3 d’ag. 2011

NAVEGANDO POR EL TAJO (I)

Foto: Imágenes Google

Podría haberme quedado tomando el sol en la Costa Brava o haberlo hecho en las islas Mauricio, donde recalé de gorra hace más de un decenio durante un día y una noche gracias a un retraso aéreo, o bien haber envidiado a los potentados holgazaneando en las tumbonas de teca de sus casas de la Provenza mientras yo tendría que conformarme con dar con mis huesos en el suelo de una tienda de campaña en un camping, como ya ocurrió el año pasado, o haber viajado hasta la exuberante naturaleza canadiense para ver cazar salmones a los grizzlies, un deseo recurrente desde que tengo hijos... Sin embargo, he ido a parar a Valencia de Alcántara, el pueblo cacereño y casi fronterizo donde pasé algunos veranos de mi niñez después de que los padres de mi padre decidieran echar raíces tras toda una vida itinerante como guardia civil de mi añorado abuelo Felipe. Allí vive ahora mi tía Paula –la única tía directa que tengo–, en la misma casa con corral y chabolo en la que tanto disfruté de pequeño y que se mantiene casi intacta a como yo la conocí, excepción hecha del ya desaparecido limonero, el orgullo de mis abuelos.
Con las ventanas abiertas de par en par al recuerdo, durante unos días pretendo coger carrerilla antes de dar el salto hasta Lisboa, el gran objetivo de estas vacaciones veraniegas.

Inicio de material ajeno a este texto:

File: src/rtl/mcgf_pkg.sv
// ----------------------------------------------------------------------------
// mcgf_pkg
// shared types and constants of the mouse chord gesture filter
// ----------------------------------------------------------------------------
package mcgf_pkg;

  localparam int HOLD_DEPTH = 32;
  localparam int HOLD_AW    = $clog2(HOLD_DEPTH);
  localparam int CNT_W      = $clog2(HOLD_DEPTH + 1);
  localparam int HOLD_W     = 47;
  localparam int OUT_DW     = 96;
  localparam int IN_DW      = 48;

  localparam logic [4:0] EV_KEY       = 5'd1;
  localparam logic [4:0] EV_REL       = 5'd2;
  localparam logic [9:0] CODE_LBUTTON = 10'h110;
  localparam logic [9:0] CODE_RBUTTON = 10'h111;
  localparam logic [9:0] REL_X        = 10'h000;

  localparam logic [15:0] WINDOW_RST = 16'd35;
  localparam logic [15:0] GAIN_RST   = 16'd256;
  localparam logic [15:0] STEP_RST   = 16'd500;
  localparam logic [15:0] GAP_RST    = 16'd120;
  localparam logic [15:0] SINCE_MAX  = 16'hFFFF;

  localparam logic [2:0] REG_CHORD_WINDOW = 3'd0;
  localparam logic [2:0] REG_SWIPE_GAIN   = 3'd1;
  localparam logic [2:0] REG_MOVE_STEP    = 3'd2;
  localparam logic [2:0] REG_MOVE_INVERT  = 3'd3;
  localparam logic [2:0] REG_MOVE_GAP     = 3'd4;

  typedef enum logic [2:0] {
    MODE_NORMAL  = 3'd0,
    MODE_PENDING = 3'd1,
    MODE_GESTURE = 3'd2,
    MODE_DRAIN   = 3'd3,
    MODE_WMOVE   = 3'd4
  } mode_e;

  typedef enum logic [2:0] {
    KIND_PASS   = 3'd0,
    KIND_TBEGIN = 3'd1,
    KIND_TMOVE  = 3'd2,
    KIND_TEND   = 3'd3,
    KIND_JUMP   = 3'd4
  } kind_e;

  typedef enum logic [2:0] {
    ST_IDLE,
    ST_EVAL,
    ST_READ,
    ST_REPLAY,
    ST_TAIL
  } state_e;

  typedef struct packed {
    logic live;
    logic tbegin;
    logic jump;
    logic tmove;
    logic tend;
  } tail_t;

endpackage

File: src/rtl/mouse_chord_gesture_filter_unit.sv
// ----------------------------------------------------------------------------
// mouse_chord_gesture_filter_unit
// filters mouse events into pass, touchpad gesture and window-jump results
// ----------------------------------------------------------------------------
// One input transaction (an event or a millisecond tick) is taken into the
// block and evaluated in the following cycle. Events held while a press is
// pending sit in a one-port hold memory of 32 entries; each replayed entry
// takes a memory read, then the load of the output register, and every other
// result is loaded into the output register directly. The next transaction is
// accepted as soon as the final result of the current one sits in the output
// register, while that result still waits.
module mouse_chord_gesture_filter_unit (
  input  logic                         clk_i,
  input  logic                         rst_ni,
  input  logic                         s_axis_tvalid_i,
  output logic                         s_axis_tready_o,
  // event_type, event_code, event_value, modifier_held
  input  logic [mcgf_pkg::IN_DW-1:0]   s_axis_tdata_i,
  // command
  input  logic                         s_axis_tuser_i,
  output logic                         m_axis_tvalid_o,
  input  logic                         m_axis_tready_i,
  // out_type, out_code, out_value, touch_delta, jump_right
  output logic [mcgf_pkg::OUT_DW-1:0]  m_axis_tdata_o,
  // result_kind
  output logic [2:0]                   m_axis_tuser_o,
  output logic                         m_axis_tlast_o,
  input  logic                         psel_i,
  input  logic                         penable_i,
  input  logic                         pwrite_i,
  input  logic [4:0]                   paddr_i,
  input  logic [31:0]                  pwdata_i,
  output logic [31:0]                  prdata_o,
  output logic                         pready_o
);

  localparam int AW = mcgf_pkg::HOLD_AW;
  localparam int CW = mcgf_pkg::CNT_W;
  localparam int HW = mcgf_pkg::HOLD_W;
  localparam int DW = mcgf_pkg::OUT_DW;

  // configuration
  logic [15:0] cfg_window_q, cfg_gain_q, cfg_step_q, cfg_gap_q;
  logic        cfg_invert_q;
  logic        cfg_wr;

  // input transaction
  logic              cmd_q, mod_q;
  logic [4:0]        type_q;
  logic [9:0]        code_q;
  logic signed [31:0] value_q;

  // filter state
  mcgf_pkg::mode_e   mode_q, mode_d;
  logic              left_q, left_d, right_q, right_d;
  logic [CW-1:0]     count_q, count_d;
  logic [15:0]       window_q, window_d;
  logic signed [16:0] sum_q, sum_d;
  logic [15:0]       since_q, since_d;

  // result sequencing
  mcgf_pkg::state_e  state_q, state_d;
  logic [CW-1:0]     rpl_n_q, rpl_n_d, rpl_idx_q;
  mcgf_pkg::tail_t   tail_q, tail_d, tail_next;
  logic signed [47:0] delta_q, delta_d;
  logic              jdir_q, jdir_d;

  // hold memory
  logic [HW-1:0]     hold_mem [mcgf_pkg::HOLD_DEPTH];
  logic [HW-1:0]     rd_data_q, mem_wd;
  logic              mem_we;
  logic [AW-1:0]     mem_wa;

  // output register
  logic              m_valid_q, m_last_q;
  logic [2:0]        m_kind_q;
  logic [DW-1:0]     m_data_q;

  // control
  logic              eval_en, rd_en, slot_free, rpl_emit, tail_emit, rpl_done;
  logic [2:0]        tail_kind;
  logic [DW-1:0]     tail_data;

  // ---------------------------------------------------------------- config
  assign pready_o = 1'b1;
  assign cfg_wr   = psel_i & penable_i & pwrite_i;

  always_ff @(posedge clk_i or negedge rst_ni) begin
    if (!rst_ni) begin
      cfg_window_q <= mcgf_pkg::WINDOW_RST;
      cfg_gain_q   <= mcgf_pkg::GAIN_RST;
      cfg_step_q   <= mcgf_pkg::STEP_RST;
      cfg_invert_q <= 1'b0;
      cfg_gap_q    <= mcgf_pkg::GAP_RST;
    end else if (cfg_wr) begin
      unique case (paddr_i[4:2])
        mcgf_pkg::REG_CHORD_WINDOW: cfg_window_q <= pwdata_i[15:0];
        mcgf_pkg::REG_SWIPE_GAIN:   cfg_gain_q   <= pwdata_i[15:0];
        mcgf_pkg::REG_MOVE_STEP:    cfg_step_q   <= pwdata_i[15:0];
        mcgf_pkg::REG_MOVE_INVERT:  cfg_invert_q <= pwdata_i[0];
        mcgf_pkg::REG_MOVE_GAP:     cfg_gap_q    <= pwdata_i[15:0];
        default: ;
      endcase
    end
  end

  always_comb begin
    unique case (paddr_i[4:2])
      mcgf_pkg::REG_CHORD_WINDOW: prdata_o = {16'd0, cfg_window_q};
      mcgf_pkg::REG_SWIPE_GAIN:   prdata_o = {16'd0, cfg_gain_q};
      mcgf_pkg::REG_MOVE_STEP:    prdata_o = {16'd0, cfg_step_q};
      mcgf_pkg::REG_MOVE_INVERT:  prdata_o = {31'd0, cfg_invert_q};
      mcgf_pkg::REG_MOVE_GAP:     prdata_o = {16'd0, cfg_gap_q};
      default:                    prdata_o = 32'd0;
    endcase
  end

  // ---------------------------------------------------------------- control
  assign slot_free = !m_valid_q || m_axis_tready_i;
  assign rpl_done  = (CW'(rpl_idx_q + 1'b1) == rpl_n_q);

  always_comb begin
    state_d = state_q;
    unique case (state_q)
      mcgf_pkg::ST_IDLE:   if (s_axis_tvalid_i) state_d = mcgf_pkg::ST_EVAL;
      mcgf_pkg::ST_EVAL: begin
        if (rpl_n_d != '0)      state_d = mcgf_pkg::ST_READ;
        else if (tail_d != '0)  state_d = mcgf_pkg::ST_TAIL;
        else                    state_d = mcgf_pkg::ST_IDLE;
      end
      mcgf_pkg::ST_READ:   state_d = mcgf_pkg::ST_REPLAY;
      mcgf_pkg::ST_REPLAY: begin
        if (slot_free) begin
          if (!rpl_done)          state_d = mcgf_pkg::ST_READ;
          else if (tail_q != '0)  state_d = mcgf_pkg::ST_TAIL;
          else                    state_d = mcgf_pkg::ST_IDLE;
        end
      end
      mcgf_pkg::ST_TAIL:   if (slot_free && tail_next == '0) state_d = mcgf_pkg::ST_IDLE;
      default:             state_d = mcgf_pkg::ST_IDLE;
    endcase
  end

  always_comb begin
    s_axis_tready_o = (state_q == mcgf_pkg::ST_IDLE);
    eval_en         = (state_q == mcgf_pkg::ST_EVAL);
    rd_en           = (state_q == mcgf_pkg::ST_READ);
    rpl_emit        = (state_q == mcgf_pkg::ST_REPLAY) && slot_free;
    tail_emit       = (state_q == mcgf_pkg::ST_TAIL) && slot_free;
  end

  // tail results in emission order
  always_comb begin
    tail_next = tail_q;
    tail_kind = mcgf_pkg::KIND_PASS;
    tail_data = '0;
    priority if (tail_q.live) begin
      tail_next.live = 1'b0;
      tail_kind      = mcgf_pkg::KIND_PASS;
      tail_data      = {49'd0, value_q, code_q, type_q};
    end else if (tail_q.tbegin) begin
      tail_next.tbegin = 1'b0;
      tail_kind        = mcgf_pkg::KIND_TBEGIN;
    end else if (tail_q.jump) begin
      tail_next.jump = 1'b0;
      tail_kind      = mcgf_pkg::KIND_JUMP;
      tail_data      = {jdir_q, 95'd0};
    end else if (tail_q.tmove) begin
      tail_next.tmove = 1'b0;
      tail_kind       = mcgf_pkg::KIND_TMOVE;
      tail_data       = {1'b0, delta_q, 47'd0};
    end else if (tail_q.tend) begin
      tail_next.tend = 1'b0;
      tail_kind      = mcgf_pkg::KIND_TEND;
    end else begin
      tail_next = tail_q;
    end
  end

  // ---------------------------------------------------------------- evaluate
  logic               is_btn, is_x, is_left, is_right, chord_was, chord_is;
  logic signed [33:0] val_ext, sum_new, step_ext;
  logic               over_step;

  always_comb begin
    is_left   = (type_q == mcgf_pkg::EV_KEY) && (code_q == mcgf_pkg::CODE_LBUTTON);
    is_right  = (type_q == mcgf_pkg::EV_KEY) && (code_q == mcgf_pkg::CODE_RBUTTON);
    is_btn    = is_left || is_right;
    is_x      = (type_q == mcgf_pkg::EV_REL) && (code_q == mcgf_pkg::REL_X);
    val_ext   = {{2{value_q[31]}}, value_q};
    step_ext  = {18'd0, cfg_step_q};
    sum_new   = {{17{sum_q[16]}}, sum_q} + (cfg_invert_q ? -val_ext : val_ext);
    over_step = (sum_new >= step_ext) || (sum_new <= -step_ext);
    delta_d   = value_q * $signed({1'b0, cfg_gain_q});

    mode_d    = mode_q;
    left_d    = left_q;
    right_d   = right_q;
    count_d   = count_q;
    window_d  = window_q;
    sum_d     = sum_q;
    since_d   = since_q;
    rpl_n_d   = '0;
    tail_d    = '0;
    jdir_d    = jdir_q;
    mem_we    = 1'b0;
    mem_wa    = count_q[AW-1:0];
    mem_wd    = {value_q, code_q, type_q};
    chord_was = left_q && right_q;
    chord_is  = chord_was;

    if (cmd_q) begin
      if (since_q != mcgf_pkg::SINCE_MAX) since_d = since_q + 16'd1;
      if (mode_q == mcgf_pkg::MODE_PENDING) begin
        if (window_q <= 16'd1) begin
          window_d = '0;
          rpl_n_d  = count_q;
          count_d  = '0;
          mode_d   = mcgf_pkg::MODE_NORMAL;
        end else begin
          window_d = window_q - 16'd1;
        end
      end
    end else begin
      if (is_left)  left_d  = (value_q != 32'sd0);
      if (is_right) right_d = (value_q != 32'sd0);
      chord_is = left_d && right_d;
      unique case (mode_q)
        mcgf_pkg::MODE_PENDING: begin
          if (!chord_was && chord_is) begin
            count_d  = '0;
            window_d = '0;
            if (mod_q) begin
              mode_d  = mcgf_pkg::MODE_WMOVE;
              sum_d   = '0;
              since_d = mcgf_pkg::SINCE_MAX;
            end else begin
              mode_d        = mcgf_pkg::MODE_GESTURE;
              tail_d.tbegin = 1'b1;
            end
          end else if (is_btn && value_q == 32'sd0) begin
            window_d    = '0;
            rpl_n_d     = count_q;
            tail_d.live = 1'b1;
            count_d     = '0;
            mode_d      = mcgf_pkg::MODE_NORMAL;
          end else if (count_q == CW'(mcgf_pkg::HOLD_DEPTH)) begin
            rpl_n_d     = count_q;
            tail_d.live = 1'b1;
            count_d     = '0;
          end else begin
            mem_we  = 1'b1;
            count_d = CW'(count_q + 1'b1);
          end
        end
        mcgf_pkg::MODE_GESTURE: begin
          tail_d.tmove = is_x;
          if (!chord_is) begin
            tail_d.tend = 1'b1;
            mode_d      = mcgf_pkg::MODE_DRAIN;
          end
        end
        mcgf_pkg::MODE_WMOVE: begin
          if (is_x) begin
            if (over_step) begin
              if (since_q >= cfg_gap_q) begin
                tail_d.jump = 1'b1;
                jdir_d      = (sum_new > 34'sd0);
                since_d     = '0;
              end
              sum_d = '0;
            end else begin
              sum_d = 17'(sum_new);
            end
          end
          if (!chord_is) mode_d = mcgf_pkg::MODE_DRAIN;
        end
        mcgf_pkg::MODE_DRAIN: begin
          if (!left_d && !right_d) mode_d = mcgf_pkg::MODE_NORMAL;
        end
        default: begin
          mode_d = mcgf_pkg::MODE_NORMAL;
          if (is_btn && value_q == 32'sd1) begin
            mode_d   = mcgf_pkg::MODE_PENDING;
            mem_we   = 1'b1;
            mem_wa   = '0;
            count_d  = CW'(1);
            window_d = cfg_window_q;
          end else begin
            tail_d.live = 1'b1;
          end
        end
      endcase
    end
  end

  // ---------------------------------------------------------------- registers
  always_ff @(posedge clk_i or negedge rst_ni) begin
    if (!rst_ni) begin
      state_q   <= mcgf_pkg::ST_IDLE;
      mode_q    <= mcgf_pkg::MODE_NORMAL;
      left_q    <= 1'b0;
      right_q   <= 1'b0;
      count_q   <= '0;
      window_q  <= '0;
      sum_q     <= '0;
      since_q   <= mcgf_pkg::SINCE_MAX;
      rpl_n_q   <= '0;
      rpl_idx_q <= '0;
      tail_q    <= '0;
      m_valid_q <= 1'b0;
    end else begin
      state_q <= state_d;
      if (eval_en) begin
        mode_q    <= mode_d;
        left_q    <= left_d;
        right_q   <= right_d;
        count_q   <= count_d;
        window_q  <= window_d;
        sum_q     <= sum_d;
        since_q   <= since_d;
        rpl_n_q   <= rpl_n_d;
        rpl_idx_q <= '0;
        tail_q    <= tail_d;
      end else if (rpl_emit) begin
        rpl_idx_q <= CW'(rpl_idx_q + 1'b1);
      end else if (tail_emit) begin
        tail_q <= tail_next;
      end
      if (rpl_emit || tail_emit) m_valid_q <= 1'b1;
      else if (m_axis_tready_i)  m_valid_q <= 1'b0;
    end
  end

  always_ff @(posedge clk_i) begin
    if (s_axis_tvalid_i && s_axis_tready_o) begin
      cmd_q   <= s_axis_tuser_i;
      type_q  <= s_axis_tdata_i[4:0];
      code_q  <= s_axis_tdata_i[14:5];
      value_q <= s_axis_tdata_i[46:15];
      mod_q   <= s_axis_tdata_i[47];
    end
    if (eval_en) begin
      delta_q <= delta_d;
      jdir_q  <= jdir_d;
    end
    if (rpl_emit) begin
      m_kind_q <= mcgf_pkg::KIND_PASS;
      m_data_q <= {49'd0, rd_data_q};
      m_last_q <= rpl_done && (tail_q == '0);
    end else if (tail_emit) begin
      m_kind_q <= tail_kind;
      m_data_q <= tail_data;
      m_last_q <= (tail_next == '0);
    end
  end

  // hold memory, one write or one read per cycle
  always_ff @(posedge clk_i) begin
    if (eval_en && mem_we) hold_mem[mem_wa] <= mem_wd;
    if (rd_en) rd_data_q <= hold_mem[rpl_idx_q[AW-1:0]];
  end

  assign m_axis_tvalid_o = m_valid_q;
  assign m_axis_tdata_o  = m_data_q;
  assign m_axis_tuser_o  = m_kind_q;
  assign m_axis_tlast_o  = m_last_q;

endmodule

File: config.mk
export PLATFORM = sky130hd
export DESIGN_NAME = mouse_chord_gesture_filter_unit
export DESIGN_NICKNAME = d
export VERILOG_FILES = /design/src/rtl/mcgf_pkg.sv /design/src/rtl/mouse_chord_gesture_filter_unit.sv
export SDC_FILE = /design/constraint.sdc
export NUM_CORES = 2
export LEC_CHECK = 0
export BUFFER_PORTS_ARGS = -buffer_cell sky130_fd_sc_hd__buf_2
export CAP_MARGIN = 10
export CORE_MARGIN = 4
export CORE_UTILIZATION = 50
export DETAILED_ROUTE_END_ITERATION = 7
export GPL_TIMING_DRIVEN = 0
export MAX_ROUTING_LAYER = met4
export PLACE_DENSITY = 0.66
export SYNTH_ARGS = -nofsm -noshare
export SYNTH_HDL_FRONTEND = slang
export SYNTH_SLANG_ARGS = --single-unit
export TNS_END_PERCENT = 100
File: constraint.sdc
create_clock -name clk_i -period 19.36 [get_ports clk_i]
set_input_delay 1.936 -clock clk_i [delete_from_list [all_inputs] [get_ports clk_i]]
set_output_delay 1.936 -clock clk_i [all_outputs]
set_load 0.01 [all_outputs]
# Yosys cells after proc, flatten, opt, wreduce, memory -nomap -nowiden

Memory sizes are Yosys's and may differ from the RTL's. A register that Yosys moved wholly into a read port is not among the register bits.
Cells that the tools add are included.

Bits of input ports: 93
Logic and storage cells: 254
Flip-flop bits (word level): 344
Memories: 1
Memory bits (writable): 1504
Output and inout bits: 135

Memories:

| memory   | words | width | rd ports | clocked after Yosys merged registers in | wr ports | RTL line                              | text |
|---|---|---|---|---|---|---|---|
| hold_mem | 32    | 47    | 1        | 1                                       | 1        | mouse_chord_gesture_filter_unit.sv:69 | `logic [HW-1:0] hold_mem [mcgf_pkg::HOLD_DEPTH];` |

$lt $le $gt $ge: 5
Muxes and demuxes: 109
Equal/unequal tests: 39
Bitwise gates (word level): 3
Multipliers: 1
Add/subtract/negate cells: 7
Reductions and logical operators: 57

Operator list:

| kind                                                 | number |
|---|---|
| two-way mux 96 bit                                   | 3 |
| two-way mux 16 bit                                   | 13 |
| two-way mux 6 bit                                    | 16 |
| two-way mux 95 bit                                   | 1 |
| two-way mux 47 bit                                   | 2 |
| case mux 16 bit (5 select lines)                     | 1 |
| two-way mux 17 bit                                   | 4 |
| case mux 16 bit (2 select lines)                     | 2 |
| two-way mux 3 bit                                    | 19 |
| multiplier 32 x 17 -> 48 bit                         | 1 |
| two-way mux 5 bit                                    | 7 |
| adder 34 bit                                         | 1 |
| >= comparator 34 x 17 -> 1 bit                       | 1 |
| > comparator 34 x 1 -> 1 bit, second input constant  | 1 |
| less-or-equal comparator 34 bit                      | 1 |
| two-way mux 34 bit                                   | 1 |
| negation 16 -> 34 bit                                | 1 |
| negation 34 bit                                      | 1 |
| case mux 17 bit (2 select lines)                     | 1 |
| equality test 32 x 2 -> 1 bit, second input constant | 1 |
| zero test 32 bit                                     | 1 |
| nonzero test 32 bit                                  | 1 |
| two-way mux 1 bit                                    | 29 |
| equality test 10 x 9 -> 1 bit, second input constant | 2 |
| 44 further kinds                                     | 110 |

# Logic depth before layout (Yosys ltp)

Word-level depth: 13
Mapped depth: 29
Gate-level depth less buffers: 27

# Least setup slack after synthesis

Ideal clock, no wire load.

Kind: flip-flop to flip-flop
From: reg value_q[21]
To: reg delta_q[47], data pin
Arrival: 7.183 ns
Path buffers: 2
Setup slack: 11.917 ns
Stages on the path, launching flop included: 25
Clock period less this slack: 7.443 ns
Data required time: 19.100 ns
Library setup time: 0.260 ns
Cells stage by stage: edfxtp_1 -> clkbuf_1 -> buf_1 -> nand2_1 -> fa_1 -> inv_1 -> fa_1 -> inv_1 -> fa_1 -> fa_1 -> fa_1 -> inv_1 -> fa_1 -> ha_1 -> o21ai_0 -> a2111o_1 -> nor4bb_1 -> o311a_1 -> o31ai_1 -> o31a_1 -> o22ai_1 -> a311oi_1 -> o41ai_1 -> a21oi_1 -> xnor2_1

Longest elaborated chain between the ends: 1

RTL lines:

| element                      | RTL line                               | text |
|---|---|---|
| start: declaration           | mouse_chord_gesture_filter_unit.sv:51  | `logic signed [31:0] value_q;` |
| start signal: assignment     | mouse_chord_gesture_filter_unit.sv:340 | `value_q <= s_axis_tdata_i[46:15];` |
| multiplier 32 x 17 -> 48 bit | mouse_chord_gesture_filter_unit.sv:194 | `delta_d = value_q * $signed({1'b0, cfg_gain_q});` |
| via delta_d[47]              | mouse_chord_gesture_filter_unit.sv:65  | `logic signed [47:0] delta_q, delta_d;` |
| end signal: assignment       | mouse_chord_gesture_filter_unit.sv:344 | `delta_q <= delta_d;` |
| end: declaration             | mouse_chord_gesture_filter_unit.sv:65  |  |

The timed path passes the listed nets, and every way through them passes these cells.
A chain may end at the register's enable or synchronous reset.

# Worst setup path in the final report

From: reg value_q[10]
To: reg jdir_q, enable pin

Longest elaborated chain between the ends: 6
Elaborated cells between the ends (all ways): 7
Classes of those cells: add/sub: 2; order compare: 2; mux: 1; reduce/logical: 2

RTL lines:

| element                                                                           | RTL line                               | text |
|---|---|---|
| negation 34 bit                                                                   | mouse_chord_gesture_filter_unit.sv:192 | `sum_new = {{17{sum_q[16]}}, sum_q} + (cfg_invert_q ? -val_ext : val_ext);` |
| two-way mux 34 bit (*)                                                            | mouse_chord_gesture_filter_unit.sv:192 |  |
| adder 34 bit (*)                                                                  | mouse_chord_gesture_filter_unit.sv:192 |  |
| >= comparator 34 x 17 -> 1 bit or less-or-equal comparator 34 bit (tied branches) | mouse_chord_gesture_filter_unit.sv:193 | `over_step = (sum_new >= step_ext) \|\| (sum_new <= -step_ext);` |
| logical OR 1 bit (*)                                                              | mouse_chord_gesture_filter_unit.sv:193 |  |
| AND reduction 6 bit (no line) (*)                                                 | -                                      |  |
| end signal: assignment                                                            | mouse_chord_gesture_filter_unit.sv:345 | `jdir_q <= jdir_d;` |
| end: declaration                                                                  | mouse_chord_gesture_filter_unit.sv:66  | `logic jdir_q, jdir_d;` |

Mark *: on every way between the ends. The rest lies on a longest branch, timed or not.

Ahora mismo tomo apuntes al natural en un moderno barquito que hace justo tres días inauguró sus rutas turísticas por el río más largo de España, en el interior del recién creado parque natural del Tajo Internacional. He embarcado con mi familia en Herrera de Alcántara, el pueblo de postal donde nació mi padre y desde el que el moderno barquito, en dos trayectos a elegir, navega con rumbo a Cedillo o bien a Santiago de Alcántara. Escogí por casualidad el segundo itinerario y parece que acerté pues el speaker que ameniza al pasaje con campechana erudición comenta que es mucho más rico en fauna que el otro. Este tramo del río, con una orilla española y la otra portuguesa, antaño no tendría más de seis o siete metros de profundidad, por lo que era proclive a congregar buscavidas para extraer el oro que, al parecer, aquí abunda. Sin embargo, la política de embalses y pantanos de Franco los borró del paisaje al inundar el río (¿es una hipérbole o una redundancia?) hasta los treinta y cinco de media actuales. Ahora ocupan su lugar los pescadores portugueses (y alguno que otro español) que capturan con nasas y a porrillo el cangrejo americano que se ha adueñado de estas cuencas.